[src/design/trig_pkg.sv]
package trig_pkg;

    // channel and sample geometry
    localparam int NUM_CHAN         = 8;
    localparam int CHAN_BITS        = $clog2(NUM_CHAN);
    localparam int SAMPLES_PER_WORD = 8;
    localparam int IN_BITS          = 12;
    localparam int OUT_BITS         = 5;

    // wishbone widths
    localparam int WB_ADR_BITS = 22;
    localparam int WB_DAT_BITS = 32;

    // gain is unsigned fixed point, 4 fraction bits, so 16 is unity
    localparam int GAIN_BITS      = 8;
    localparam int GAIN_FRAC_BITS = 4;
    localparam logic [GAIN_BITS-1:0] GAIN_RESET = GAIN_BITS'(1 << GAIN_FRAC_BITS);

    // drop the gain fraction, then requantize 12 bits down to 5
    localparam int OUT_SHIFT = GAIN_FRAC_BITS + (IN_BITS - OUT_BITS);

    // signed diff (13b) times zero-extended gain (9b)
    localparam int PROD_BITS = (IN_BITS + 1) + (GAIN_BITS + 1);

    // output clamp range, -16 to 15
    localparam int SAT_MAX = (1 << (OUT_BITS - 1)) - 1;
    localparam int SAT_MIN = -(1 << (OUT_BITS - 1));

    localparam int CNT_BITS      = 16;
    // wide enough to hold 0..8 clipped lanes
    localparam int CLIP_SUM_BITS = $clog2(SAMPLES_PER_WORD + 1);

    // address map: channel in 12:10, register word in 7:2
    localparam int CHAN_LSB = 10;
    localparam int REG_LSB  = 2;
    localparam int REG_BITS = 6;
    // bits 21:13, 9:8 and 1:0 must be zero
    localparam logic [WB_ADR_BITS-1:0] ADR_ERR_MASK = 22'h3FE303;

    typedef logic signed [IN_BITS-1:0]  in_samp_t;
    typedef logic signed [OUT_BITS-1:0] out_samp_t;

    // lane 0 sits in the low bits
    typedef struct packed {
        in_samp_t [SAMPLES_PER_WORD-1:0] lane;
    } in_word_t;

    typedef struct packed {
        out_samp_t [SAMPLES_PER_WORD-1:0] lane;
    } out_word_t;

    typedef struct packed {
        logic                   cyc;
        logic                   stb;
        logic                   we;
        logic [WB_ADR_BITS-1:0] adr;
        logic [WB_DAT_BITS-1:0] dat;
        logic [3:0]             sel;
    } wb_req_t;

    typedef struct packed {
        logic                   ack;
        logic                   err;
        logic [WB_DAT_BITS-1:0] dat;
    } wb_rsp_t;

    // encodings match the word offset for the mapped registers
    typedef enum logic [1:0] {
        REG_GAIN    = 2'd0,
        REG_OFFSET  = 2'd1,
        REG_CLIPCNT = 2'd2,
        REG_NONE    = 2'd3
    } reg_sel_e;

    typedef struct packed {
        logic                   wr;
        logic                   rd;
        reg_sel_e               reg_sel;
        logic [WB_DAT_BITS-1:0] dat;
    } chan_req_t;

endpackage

········

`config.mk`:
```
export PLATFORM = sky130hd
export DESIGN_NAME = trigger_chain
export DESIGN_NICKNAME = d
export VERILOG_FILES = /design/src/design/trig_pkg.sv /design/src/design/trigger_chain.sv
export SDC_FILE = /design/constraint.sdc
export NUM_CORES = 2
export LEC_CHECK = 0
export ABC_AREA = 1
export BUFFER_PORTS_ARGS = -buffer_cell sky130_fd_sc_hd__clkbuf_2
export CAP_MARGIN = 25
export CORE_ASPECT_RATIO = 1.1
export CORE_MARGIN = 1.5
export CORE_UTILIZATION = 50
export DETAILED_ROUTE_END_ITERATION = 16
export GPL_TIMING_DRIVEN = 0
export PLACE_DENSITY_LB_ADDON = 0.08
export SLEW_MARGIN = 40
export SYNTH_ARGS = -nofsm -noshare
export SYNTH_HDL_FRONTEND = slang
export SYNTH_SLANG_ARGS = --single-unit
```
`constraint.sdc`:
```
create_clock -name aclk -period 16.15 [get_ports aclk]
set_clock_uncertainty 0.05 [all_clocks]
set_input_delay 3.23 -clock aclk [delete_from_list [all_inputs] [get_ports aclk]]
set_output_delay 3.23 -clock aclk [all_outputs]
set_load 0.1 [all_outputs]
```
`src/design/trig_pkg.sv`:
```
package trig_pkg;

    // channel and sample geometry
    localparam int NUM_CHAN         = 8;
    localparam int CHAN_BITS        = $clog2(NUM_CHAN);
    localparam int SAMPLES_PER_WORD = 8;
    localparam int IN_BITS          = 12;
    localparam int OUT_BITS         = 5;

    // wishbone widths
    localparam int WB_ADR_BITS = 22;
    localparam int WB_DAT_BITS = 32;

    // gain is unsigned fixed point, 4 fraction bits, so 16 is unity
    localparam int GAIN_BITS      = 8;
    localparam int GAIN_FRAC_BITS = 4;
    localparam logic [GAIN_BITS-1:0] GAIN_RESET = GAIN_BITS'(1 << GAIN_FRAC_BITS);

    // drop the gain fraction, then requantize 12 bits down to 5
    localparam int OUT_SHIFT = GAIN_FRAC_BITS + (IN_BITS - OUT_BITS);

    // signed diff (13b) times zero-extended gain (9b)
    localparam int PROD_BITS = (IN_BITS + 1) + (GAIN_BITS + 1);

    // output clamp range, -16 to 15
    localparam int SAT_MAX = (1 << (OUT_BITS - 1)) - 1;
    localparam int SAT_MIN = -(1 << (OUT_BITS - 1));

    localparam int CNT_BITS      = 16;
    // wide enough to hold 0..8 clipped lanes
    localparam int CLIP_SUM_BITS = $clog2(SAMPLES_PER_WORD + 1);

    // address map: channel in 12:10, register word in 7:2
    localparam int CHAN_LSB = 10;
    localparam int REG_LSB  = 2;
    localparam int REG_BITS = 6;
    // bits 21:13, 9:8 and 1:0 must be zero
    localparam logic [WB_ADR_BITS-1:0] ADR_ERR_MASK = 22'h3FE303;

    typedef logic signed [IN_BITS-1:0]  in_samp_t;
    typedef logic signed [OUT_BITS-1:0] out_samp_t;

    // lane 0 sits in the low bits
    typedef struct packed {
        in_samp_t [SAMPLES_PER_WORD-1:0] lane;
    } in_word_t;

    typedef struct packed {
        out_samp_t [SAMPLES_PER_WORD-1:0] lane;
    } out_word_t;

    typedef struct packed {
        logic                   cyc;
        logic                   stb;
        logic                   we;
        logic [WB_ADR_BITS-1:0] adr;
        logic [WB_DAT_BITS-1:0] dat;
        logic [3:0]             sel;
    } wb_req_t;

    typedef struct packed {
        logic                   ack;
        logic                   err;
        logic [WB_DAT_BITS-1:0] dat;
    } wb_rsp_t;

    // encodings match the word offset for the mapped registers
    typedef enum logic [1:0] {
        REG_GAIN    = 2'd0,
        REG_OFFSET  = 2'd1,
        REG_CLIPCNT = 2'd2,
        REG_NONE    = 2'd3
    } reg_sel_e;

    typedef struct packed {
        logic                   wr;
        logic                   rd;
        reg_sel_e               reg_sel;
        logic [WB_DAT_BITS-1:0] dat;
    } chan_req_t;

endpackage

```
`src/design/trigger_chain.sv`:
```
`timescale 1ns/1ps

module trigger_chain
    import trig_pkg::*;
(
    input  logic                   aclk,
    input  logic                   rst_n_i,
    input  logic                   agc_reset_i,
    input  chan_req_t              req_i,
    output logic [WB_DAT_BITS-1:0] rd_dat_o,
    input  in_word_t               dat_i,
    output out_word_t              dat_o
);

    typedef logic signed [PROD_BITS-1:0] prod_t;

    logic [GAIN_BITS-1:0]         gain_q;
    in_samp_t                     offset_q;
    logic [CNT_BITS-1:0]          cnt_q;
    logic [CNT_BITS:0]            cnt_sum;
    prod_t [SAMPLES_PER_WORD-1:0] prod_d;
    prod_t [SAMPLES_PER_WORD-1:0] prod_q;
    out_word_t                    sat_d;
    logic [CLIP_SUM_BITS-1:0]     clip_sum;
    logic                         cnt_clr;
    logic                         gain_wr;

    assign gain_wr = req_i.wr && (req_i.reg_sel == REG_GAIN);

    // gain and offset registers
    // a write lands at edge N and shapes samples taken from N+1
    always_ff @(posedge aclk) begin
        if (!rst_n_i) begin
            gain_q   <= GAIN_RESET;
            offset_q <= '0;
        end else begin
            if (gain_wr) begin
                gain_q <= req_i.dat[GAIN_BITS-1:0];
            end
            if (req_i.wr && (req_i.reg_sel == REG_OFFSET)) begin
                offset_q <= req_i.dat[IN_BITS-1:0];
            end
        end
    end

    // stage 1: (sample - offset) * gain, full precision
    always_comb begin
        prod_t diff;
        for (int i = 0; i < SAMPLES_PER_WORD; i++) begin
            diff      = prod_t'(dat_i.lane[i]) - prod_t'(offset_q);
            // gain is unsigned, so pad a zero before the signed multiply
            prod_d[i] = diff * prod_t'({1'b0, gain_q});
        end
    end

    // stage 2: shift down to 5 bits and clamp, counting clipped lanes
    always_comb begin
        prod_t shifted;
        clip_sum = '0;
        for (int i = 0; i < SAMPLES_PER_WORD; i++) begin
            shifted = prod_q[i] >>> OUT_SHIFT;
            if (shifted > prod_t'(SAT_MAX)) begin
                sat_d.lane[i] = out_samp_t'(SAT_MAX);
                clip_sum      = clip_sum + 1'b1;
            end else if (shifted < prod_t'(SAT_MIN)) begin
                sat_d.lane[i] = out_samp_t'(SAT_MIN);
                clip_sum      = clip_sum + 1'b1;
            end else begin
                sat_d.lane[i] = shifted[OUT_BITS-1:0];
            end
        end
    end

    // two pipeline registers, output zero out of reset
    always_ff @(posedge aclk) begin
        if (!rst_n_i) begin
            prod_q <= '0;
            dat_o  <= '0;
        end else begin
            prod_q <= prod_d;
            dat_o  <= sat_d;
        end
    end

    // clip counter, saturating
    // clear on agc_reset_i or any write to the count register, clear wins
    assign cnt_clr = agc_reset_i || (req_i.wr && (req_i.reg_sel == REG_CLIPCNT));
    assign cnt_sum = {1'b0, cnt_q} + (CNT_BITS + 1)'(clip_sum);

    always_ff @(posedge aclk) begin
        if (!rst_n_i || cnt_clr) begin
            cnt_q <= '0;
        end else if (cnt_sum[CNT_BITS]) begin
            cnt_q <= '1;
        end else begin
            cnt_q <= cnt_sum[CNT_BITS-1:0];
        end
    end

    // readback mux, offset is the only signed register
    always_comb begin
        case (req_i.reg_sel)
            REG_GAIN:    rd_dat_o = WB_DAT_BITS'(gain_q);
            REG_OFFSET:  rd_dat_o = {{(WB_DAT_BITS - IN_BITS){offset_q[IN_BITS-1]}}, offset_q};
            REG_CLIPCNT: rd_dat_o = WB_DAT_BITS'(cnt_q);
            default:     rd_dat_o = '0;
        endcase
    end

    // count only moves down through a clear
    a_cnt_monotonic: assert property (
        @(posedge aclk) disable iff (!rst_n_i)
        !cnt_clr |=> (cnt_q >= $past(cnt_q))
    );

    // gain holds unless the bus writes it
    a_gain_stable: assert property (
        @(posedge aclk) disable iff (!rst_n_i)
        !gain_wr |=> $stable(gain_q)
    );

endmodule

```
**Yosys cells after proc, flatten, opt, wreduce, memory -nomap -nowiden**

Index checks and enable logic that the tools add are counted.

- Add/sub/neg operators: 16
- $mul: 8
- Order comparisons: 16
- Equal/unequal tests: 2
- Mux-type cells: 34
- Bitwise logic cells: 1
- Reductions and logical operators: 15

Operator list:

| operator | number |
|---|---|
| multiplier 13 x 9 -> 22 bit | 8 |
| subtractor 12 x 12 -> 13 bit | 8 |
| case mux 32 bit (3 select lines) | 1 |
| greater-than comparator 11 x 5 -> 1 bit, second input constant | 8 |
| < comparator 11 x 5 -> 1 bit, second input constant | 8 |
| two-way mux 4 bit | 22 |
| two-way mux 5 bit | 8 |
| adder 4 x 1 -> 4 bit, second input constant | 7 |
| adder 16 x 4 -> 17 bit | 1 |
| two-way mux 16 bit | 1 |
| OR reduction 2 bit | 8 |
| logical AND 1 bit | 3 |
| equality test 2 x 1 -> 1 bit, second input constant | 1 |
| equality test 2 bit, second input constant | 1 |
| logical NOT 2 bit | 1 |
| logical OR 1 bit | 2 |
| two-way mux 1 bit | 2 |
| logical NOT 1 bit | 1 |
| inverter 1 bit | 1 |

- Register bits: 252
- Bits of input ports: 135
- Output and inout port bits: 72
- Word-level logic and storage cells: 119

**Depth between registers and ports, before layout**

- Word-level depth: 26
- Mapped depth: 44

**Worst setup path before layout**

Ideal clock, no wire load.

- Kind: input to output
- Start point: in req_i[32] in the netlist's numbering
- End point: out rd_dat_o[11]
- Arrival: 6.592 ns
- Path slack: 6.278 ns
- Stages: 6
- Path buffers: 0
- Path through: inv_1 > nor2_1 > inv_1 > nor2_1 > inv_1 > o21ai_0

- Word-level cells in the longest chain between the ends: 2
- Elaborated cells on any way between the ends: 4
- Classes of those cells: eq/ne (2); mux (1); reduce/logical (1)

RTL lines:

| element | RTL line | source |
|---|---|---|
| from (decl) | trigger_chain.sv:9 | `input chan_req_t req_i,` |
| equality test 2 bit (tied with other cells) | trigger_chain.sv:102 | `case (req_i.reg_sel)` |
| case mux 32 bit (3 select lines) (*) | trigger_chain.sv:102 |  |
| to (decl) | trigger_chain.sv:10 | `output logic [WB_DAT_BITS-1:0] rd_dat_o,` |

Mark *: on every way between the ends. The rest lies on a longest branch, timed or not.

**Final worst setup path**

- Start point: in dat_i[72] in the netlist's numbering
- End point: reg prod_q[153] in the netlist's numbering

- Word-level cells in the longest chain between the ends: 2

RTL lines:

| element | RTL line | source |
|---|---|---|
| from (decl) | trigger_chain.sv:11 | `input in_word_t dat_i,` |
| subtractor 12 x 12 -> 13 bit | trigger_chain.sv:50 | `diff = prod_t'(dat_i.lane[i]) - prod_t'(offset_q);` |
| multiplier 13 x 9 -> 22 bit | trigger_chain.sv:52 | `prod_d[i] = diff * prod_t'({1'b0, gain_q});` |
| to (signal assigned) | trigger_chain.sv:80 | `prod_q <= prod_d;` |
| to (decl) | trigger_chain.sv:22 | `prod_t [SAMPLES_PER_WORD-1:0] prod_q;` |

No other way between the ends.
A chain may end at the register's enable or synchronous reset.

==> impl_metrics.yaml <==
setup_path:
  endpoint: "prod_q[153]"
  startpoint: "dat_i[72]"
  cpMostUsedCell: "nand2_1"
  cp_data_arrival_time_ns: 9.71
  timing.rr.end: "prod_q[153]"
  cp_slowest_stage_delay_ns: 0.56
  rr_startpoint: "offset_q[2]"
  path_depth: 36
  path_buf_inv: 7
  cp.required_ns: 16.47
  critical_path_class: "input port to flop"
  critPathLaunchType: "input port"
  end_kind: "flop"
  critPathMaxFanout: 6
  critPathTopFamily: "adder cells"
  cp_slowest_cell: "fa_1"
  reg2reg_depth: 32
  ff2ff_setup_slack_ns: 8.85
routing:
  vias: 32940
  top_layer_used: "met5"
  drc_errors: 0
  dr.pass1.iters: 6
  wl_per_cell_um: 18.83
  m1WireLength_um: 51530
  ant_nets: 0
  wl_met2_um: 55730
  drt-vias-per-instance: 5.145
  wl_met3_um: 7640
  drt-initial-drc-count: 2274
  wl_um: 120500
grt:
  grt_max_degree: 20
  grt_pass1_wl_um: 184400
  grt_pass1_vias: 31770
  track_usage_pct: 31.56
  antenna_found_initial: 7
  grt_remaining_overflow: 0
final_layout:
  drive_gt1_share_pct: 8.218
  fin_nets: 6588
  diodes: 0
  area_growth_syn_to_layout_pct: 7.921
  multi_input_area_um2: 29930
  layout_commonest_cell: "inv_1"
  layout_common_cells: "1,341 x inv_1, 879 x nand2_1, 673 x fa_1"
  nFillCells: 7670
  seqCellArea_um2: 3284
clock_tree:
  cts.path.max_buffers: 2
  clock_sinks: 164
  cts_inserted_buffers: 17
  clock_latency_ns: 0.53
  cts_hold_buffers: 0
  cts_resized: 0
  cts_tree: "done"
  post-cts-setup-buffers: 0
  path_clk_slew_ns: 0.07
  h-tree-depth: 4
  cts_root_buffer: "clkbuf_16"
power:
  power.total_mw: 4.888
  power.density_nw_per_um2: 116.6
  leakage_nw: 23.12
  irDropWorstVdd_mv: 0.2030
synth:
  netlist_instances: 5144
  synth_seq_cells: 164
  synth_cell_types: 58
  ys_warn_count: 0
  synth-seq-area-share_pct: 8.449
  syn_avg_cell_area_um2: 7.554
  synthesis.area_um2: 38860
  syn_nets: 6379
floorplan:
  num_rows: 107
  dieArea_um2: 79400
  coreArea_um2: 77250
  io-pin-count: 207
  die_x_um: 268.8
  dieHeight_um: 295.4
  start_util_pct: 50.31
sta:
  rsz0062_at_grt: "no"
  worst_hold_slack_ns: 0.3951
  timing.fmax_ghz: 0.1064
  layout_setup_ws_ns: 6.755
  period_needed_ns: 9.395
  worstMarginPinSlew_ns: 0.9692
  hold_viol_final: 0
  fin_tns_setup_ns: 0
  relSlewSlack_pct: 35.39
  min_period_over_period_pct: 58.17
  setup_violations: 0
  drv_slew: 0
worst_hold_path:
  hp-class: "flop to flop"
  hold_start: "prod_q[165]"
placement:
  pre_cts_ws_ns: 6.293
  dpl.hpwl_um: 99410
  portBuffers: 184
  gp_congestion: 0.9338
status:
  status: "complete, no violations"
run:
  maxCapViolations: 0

········

INSTRUCTIONS FOR THE TASK: Filter the listing above by the word "through"; copy each line that passes.

SOLUTION FOR THIS PROBLEM:
    // count only moves down through a clear
- Path through: inv_1 > nor2_1 > inv_1 > nor2_1 > inv_1 > o21ai_0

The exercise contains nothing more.